_Dataset entries_
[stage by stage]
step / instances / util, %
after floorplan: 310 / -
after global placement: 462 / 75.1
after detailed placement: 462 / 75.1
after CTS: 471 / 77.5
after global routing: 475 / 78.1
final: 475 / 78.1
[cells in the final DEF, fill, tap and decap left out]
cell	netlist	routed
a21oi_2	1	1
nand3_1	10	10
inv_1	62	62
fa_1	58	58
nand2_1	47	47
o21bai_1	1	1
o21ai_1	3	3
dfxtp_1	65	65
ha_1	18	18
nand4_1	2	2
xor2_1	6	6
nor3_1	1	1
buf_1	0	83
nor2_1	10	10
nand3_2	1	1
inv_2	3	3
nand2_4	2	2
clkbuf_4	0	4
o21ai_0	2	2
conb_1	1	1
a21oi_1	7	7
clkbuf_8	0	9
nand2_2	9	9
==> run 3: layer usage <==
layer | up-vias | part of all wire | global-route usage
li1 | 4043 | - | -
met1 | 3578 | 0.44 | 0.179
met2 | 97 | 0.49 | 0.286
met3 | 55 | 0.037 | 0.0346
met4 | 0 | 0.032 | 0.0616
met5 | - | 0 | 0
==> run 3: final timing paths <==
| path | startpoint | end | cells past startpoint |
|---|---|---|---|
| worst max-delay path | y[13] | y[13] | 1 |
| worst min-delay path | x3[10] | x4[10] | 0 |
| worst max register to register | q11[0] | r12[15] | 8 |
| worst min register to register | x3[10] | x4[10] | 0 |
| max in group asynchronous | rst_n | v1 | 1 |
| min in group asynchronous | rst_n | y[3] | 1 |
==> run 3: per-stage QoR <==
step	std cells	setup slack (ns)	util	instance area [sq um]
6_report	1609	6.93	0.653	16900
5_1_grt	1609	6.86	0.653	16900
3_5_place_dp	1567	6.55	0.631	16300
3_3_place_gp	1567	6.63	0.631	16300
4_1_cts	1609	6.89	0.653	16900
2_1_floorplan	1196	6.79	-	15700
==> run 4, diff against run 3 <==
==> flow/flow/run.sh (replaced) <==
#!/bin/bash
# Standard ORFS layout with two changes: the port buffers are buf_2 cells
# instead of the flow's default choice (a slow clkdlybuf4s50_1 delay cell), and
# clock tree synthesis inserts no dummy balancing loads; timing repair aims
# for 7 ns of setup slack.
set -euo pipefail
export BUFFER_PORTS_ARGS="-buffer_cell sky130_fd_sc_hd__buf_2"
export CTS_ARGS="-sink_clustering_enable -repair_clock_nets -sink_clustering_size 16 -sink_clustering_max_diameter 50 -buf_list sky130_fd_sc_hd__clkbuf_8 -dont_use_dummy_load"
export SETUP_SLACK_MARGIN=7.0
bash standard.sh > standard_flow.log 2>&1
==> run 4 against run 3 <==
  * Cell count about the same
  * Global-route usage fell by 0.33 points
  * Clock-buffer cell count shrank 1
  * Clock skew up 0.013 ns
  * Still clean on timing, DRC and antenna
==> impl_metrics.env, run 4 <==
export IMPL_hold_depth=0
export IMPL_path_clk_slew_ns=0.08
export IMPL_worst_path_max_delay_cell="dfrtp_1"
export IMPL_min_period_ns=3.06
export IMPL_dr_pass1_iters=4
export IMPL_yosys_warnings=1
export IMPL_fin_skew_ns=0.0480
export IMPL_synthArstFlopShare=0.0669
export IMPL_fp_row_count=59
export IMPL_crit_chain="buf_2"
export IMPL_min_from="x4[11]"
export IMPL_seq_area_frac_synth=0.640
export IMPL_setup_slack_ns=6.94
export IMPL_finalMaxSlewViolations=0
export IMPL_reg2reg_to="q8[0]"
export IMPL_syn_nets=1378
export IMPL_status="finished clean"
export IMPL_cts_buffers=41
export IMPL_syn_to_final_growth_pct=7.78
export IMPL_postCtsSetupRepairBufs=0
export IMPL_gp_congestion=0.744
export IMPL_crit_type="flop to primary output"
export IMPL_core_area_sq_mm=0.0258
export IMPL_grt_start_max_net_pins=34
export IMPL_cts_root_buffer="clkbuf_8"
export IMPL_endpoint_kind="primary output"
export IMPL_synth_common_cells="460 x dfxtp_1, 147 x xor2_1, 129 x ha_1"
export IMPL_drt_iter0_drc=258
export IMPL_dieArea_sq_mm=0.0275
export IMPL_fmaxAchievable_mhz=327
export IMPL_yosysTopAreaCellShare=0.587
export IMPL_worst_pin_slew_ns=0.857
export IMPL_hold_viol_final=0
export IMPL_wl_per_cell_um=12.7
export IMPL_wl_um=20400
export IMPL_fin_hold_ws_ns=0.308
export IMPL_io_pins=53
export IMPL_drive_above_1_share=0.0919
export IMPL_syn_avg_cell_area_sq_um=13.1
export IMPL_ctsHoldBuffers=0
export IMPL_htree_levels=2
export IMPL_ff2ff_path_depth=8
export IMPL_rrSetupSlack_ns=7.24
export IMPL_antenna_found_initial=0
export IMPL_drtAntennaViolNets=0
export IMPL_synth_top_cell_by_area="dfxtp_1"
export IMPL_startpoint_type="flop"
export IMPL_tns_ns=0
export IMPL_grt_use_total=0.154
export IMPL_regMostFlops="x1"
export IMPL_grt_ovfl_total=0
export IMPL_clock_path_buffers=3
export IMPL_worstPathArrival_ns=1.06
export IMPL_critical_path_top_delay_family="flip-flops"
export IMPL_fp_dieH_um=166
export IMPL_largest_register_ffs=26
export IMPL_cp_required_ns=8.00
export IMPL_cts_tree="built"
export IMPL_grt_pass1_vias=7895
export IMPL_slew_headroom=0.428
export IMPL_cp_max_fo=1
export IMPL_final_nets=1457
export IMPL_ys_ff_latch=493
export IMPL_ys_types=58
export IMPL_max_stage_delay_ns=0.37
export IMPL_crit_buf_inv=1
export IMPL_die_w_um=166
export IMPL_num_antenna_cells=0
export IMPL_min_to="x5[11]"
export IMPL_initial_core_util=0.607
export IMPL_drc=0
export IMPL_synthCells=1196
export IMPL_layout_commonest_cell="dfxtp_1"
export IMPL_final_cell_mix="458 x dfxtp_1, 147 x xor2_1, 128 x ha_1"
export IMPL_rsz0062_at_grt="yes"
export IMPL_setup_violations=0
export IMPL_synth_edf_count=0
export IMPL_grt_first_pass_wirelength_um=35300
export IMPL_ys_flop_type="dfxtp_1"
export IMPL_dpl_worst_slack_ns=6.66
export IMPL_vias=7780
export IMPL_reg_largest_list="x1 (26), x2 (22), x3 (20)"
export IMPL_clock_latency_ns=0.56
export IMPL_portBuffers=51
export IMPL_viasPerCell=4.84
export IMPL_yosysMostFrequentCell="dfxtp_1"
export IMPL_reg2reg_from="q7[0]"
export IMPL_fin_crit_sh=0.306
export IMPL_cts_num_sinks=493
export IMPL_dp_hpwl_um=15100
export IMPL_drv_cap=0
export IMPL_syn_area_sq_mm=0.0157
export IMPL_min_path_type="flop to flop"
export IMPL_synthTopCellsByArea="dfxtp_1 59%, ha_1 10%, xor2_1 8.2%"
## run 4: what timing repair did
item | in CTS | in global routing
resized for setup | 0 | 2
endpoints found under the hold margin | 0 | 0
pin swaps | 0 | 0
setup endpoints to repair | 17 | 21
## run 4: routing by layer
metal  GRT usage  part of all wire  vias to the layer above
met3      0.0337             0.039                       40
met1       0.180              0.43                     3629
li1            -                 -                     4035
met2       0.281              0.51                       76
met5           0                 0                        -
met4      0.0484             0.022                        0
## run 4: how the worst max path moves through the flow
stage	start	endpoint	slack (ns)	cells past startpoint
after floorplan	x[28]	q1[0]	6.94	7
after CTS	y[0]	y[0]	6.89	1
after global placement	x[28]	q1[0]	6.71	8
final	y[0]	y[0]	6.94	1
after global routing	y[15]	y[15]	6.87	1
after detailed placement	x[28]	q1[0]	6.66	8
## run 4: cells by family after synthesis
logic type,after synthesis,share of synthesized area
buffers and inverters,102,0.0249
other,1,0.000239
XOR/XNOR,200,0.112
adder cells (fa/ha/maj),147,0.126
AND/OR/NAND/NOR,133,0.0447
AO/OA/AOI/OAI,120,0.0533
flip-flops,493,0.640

_Description of the task_
Copy nothing beyond the line containing "met3 | 55 | 0.037 | 0.0346". Transcribe exactly from the first line of the entries down to that line, inclusive.

_Exercise answer_
[stage by stage]
step / instances / util, %
after floorplan: 310 / -
after global placement: 462 / 75.1
after detailed placement: 462 / 75.1
after CTS: 471 / 77.5
after global routing: 475 / 78.1
final: 475 / 78.1
[cells in the final DEF, fill, tap and decap left out]
cell	netlist	routed
a21oi_2	1	1
nand3_1	10	10
inv_1	62	62
fa_1	58	58
nand2_1	47	47
o21bai_1	1	1
o21ai_1	3	3
dfxtp_1	65	65
ha_1	18	18
nand4_1	2	2
xor2_1	6	6
nor3_1	1	1
buf_1	0	83
nor2_1	10	10
nand3_2	1	1
inv_2	3	3
nand2_4	2	2
clkbuf_4	0	4
o21ai_0	2	2
conb_1	1	1
a21oi_1	7	7
clkbuf_8	0	9
nand2_2	9	9
==> run 3: layer usage <==
layer | up-vias | part of all wire | global-route usage
li1 | 4043 | - | -
met1 | 3578 | 0.44 | 0.179
met2 | 97 | 0.49 | 0.286
met3 | 55 | 0.037 | 0.0346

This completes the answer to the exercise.